Example of drainage and irrigation requirements
The drainage and irrigation requirements in The Netherlands are derived from the climatic characteristics (see figure).
| Climatic data in the figure (mm) | Summer Apr–Aug | Winter Sep–Mar | Annual |
|---|---|---|---|
| Precipitation P | 360 | 360 | 720 |
| Evaporation E | 480 | 60 | 540 |
| Change of storage ΔW | –120 | +120 | 0 |
| Drainage requirement D | 0 | 180 | 180 |
| Irrigation requirement | variable | 0 | variable |
The quantity of water to be drained in a normal winter is: D = P – E – ΔW; According to the figure, the drainage period is from November to March (120 days) and the discharge of the drainage system is D = 180 / 120 = 1.5 mm/day corresponding to 15 m^{3}/day per ha. During winters with more precipitation than normal, the drainage requirement increase accordingly. The irrigation requirement depends on the rooting depth of the crops, which determines their capacity to make use of the water stored in the soil after winter.

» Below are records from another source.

==> ./design.v <==
module Multip_16(
	clk,rst_n,
	start,ain,bin,
	yout,done
);
input clk;
input rst_n;
input start;               
input[15:0] ain;
input[15:0] bin;
output[31:0] yout;
output done;              
reg[15:0] areg;
reg[15:0] breg;
reg[31:0] yout_r;
reg done_r;              
reg[4:0] i;                
always @(posedge clk, negedge rst_n)
	if(!rst_n) i <= 5'd0;
		else if (start && i < 5'd17) i <= i + 1'b1;
		else if (!start) i <= 5'd0;
always @(posedge clk, negedge rst_n)
	if(!rst_n) done_r <= 1'b0;
		else if(i == 5'd16) done_r = 1'b1;
		else if(i == 5'd17) done_r = 1'b0;
assign done = done_r;
always @(posedge clk, negedge rst_n)begin 
		if(!rst_n) begin
			areg <= 16'h0000;
			breg <= 16'h0000;
			yout_r <= 32'h00000000;
		end
		else if(start) begin           
			if(i == 5'd0) begin         
				areg <= ain;
				breg <= bin;
			end
			else if (i > 5'd0 && i < 5'd16) begin
				if(areg[i-1]) yout_r = {1'b0,yout[30:15]+breg,yout_r[14:1]};	 
				else yout_r <= yout_r>>1;	 
			end 
		else if(i == 5'd16 && areg[15]) yout_r[31:16] <= yout_r[31:16]+breg;	 
		end 
	end
assign yout = yout_r;
endmodule
==> ./config.mk <==
export PLATFORM = sky130hd
export DESIGN_NAME = Multip_16
export DESIGN_NICKNAME = Multip_16
export VERILOG_FILES = /design/flow/design.v
export SDC_FILE = /design/flow/constraint.sdc
export NUM_CORES = 4
export LEC_CHECK = 1
export CORE_UTILIZATION = 50
==> ./run.sh <==
#!/bin/bash
# OpenROAD 26Q1-2900-gdf79404cd8, Yosys 0.63+post, stock flow scripts
make -C /OpenROAD-flow-scripts/flow DESIGN_CONFIG=/design/flow/config.mk WORK_HOME=/design/flow/orfs finish
==> ./constraint.sdc <==
current_design Multip_16

set clk_period 6.6
set clk_io_pct 0.2

create_clock -name clk0 -period $clk_period [get_ports {clk}]

set non_clock_inputs [all_inputs -no_clocks]
set_input_delay [expr $clk_period * $clk_io_pct] -clock clk0 $non_clock_inputs
set_output_delay [expr $clk_period * $clk_io_pct] -clock clk0 [all_outputs]
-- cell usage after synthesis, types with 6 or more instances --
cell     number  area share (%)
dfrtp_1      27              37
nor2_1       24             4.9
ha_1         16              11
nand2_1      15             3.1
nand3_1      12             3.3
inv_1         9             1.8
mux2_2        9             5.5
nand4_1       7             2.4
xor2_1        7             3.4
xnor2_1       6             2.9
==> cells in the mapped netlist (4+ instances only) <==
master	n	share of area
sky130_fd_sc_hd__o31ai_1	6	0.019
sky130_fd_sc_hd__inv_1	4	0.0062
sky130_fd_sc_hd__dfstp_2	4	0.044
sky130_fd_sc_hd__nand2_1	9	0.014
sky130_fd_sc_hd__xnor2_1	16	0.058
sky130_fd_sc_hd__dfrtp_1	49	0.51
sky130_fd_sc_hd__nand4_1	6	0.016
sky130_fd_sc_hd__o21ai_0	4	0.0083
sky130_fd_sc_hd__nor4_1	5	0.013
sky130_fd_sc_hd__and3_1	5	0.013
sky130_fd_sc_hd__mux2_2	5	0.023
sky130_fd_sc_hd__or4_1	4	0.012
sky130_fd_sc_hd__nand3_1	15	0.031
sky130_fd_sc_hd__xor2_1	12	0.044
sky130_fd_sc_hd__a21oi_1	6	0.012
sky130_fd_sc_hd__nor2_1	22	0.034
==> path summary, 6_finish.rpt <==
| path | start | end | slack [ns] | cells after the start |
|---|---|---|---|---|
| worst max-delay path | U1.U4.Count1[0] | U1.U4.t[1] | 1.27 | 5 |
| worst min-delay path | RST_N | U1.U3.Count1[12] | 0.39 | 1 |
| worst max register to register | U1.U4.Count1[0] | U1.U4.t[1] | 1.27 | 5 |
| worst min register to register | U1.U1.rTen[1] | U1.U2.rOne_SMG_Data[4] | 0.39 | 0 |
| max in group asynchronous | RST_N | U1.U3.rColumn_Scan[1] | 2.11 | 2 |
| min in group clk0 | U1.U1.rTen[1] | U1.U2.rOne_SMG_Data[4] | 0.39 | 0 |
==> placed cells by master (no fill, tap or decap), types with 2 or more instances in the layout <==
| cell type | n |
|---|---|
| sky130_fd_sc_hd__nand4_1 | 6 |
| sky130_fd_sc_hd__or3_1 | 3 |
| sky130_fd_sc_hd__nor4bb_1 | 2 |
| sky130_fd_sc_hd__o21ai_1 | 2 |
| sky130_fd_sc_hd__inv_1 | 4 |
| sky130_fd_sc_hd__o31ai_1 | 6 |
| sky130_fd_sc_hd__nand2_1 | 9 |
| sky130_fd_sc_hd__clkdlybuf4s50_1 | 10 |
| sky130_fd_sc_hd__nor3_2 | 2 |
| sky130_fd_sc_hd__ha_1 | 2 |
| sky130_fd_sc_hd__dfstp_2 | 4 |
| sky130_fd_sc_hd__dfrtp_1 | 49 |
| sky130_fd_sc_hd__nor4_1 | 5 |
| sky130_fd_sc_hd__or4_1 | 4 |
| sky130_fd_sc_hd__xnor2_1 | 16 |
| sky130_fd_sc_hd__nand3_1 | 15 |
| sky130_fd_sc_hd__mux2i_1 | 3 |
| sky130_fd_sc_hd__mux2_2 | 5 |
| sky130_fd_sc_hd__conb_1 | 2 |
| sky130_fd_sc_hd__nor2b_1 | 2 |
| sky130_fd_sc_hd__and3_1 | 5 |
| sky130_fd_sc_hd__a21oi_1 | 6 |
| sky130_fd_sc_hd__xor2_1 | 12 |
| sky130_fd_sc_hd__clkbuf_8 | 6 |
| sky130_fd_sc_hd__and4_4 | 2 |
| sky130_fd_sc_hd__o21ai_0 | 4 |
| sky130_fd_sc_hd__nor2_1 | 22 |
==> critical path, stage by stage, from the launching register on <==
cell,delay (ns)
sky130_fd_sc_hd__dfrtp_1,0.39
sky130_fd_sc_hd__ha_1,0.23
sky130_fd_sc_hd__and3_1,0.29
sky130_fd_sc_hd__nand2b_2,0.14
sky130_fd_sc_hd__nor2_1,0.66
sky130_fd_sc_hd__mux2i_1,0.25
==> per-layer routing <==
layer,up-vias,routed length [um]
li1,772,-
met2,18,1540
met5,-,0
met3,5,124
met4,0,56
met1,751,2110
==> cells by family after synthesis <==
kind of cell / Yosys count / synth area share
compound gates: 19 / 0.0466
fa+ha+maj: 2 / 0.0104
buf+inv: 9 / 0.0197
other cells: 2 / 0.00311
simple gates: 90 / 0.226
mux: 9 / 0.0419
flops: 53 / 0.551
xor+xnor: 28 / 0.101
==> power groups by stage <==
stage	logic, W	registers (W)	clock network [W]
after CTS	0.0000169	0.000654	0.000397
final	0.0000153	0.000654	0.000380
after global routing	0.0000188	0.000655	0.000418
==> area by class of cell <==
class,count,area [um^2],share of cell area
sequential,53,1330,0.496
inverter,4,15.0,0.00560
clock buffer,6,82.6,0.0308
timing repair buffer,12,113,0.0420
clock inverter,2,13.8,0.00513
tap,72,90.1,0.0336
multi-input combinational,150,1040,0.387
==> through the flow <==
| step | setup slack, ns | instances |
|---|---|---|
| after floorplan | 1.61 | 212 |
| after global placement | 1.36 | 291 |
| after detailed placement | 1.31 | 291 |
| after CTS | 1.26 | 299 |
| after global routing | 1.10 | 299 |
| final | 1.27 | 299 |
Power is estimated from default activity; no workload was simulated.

Having a shallow rooting system, pastures need irrigation to an amount of about half of the storage depletion in summer. Practically, wheat does not require irrigation because it develops deeper roots while during the maturing period a dry soil is favorable. The analysis of cumulative frequency of climatic data plays an important role in the determination of the irrigation and drainage needs in the long run.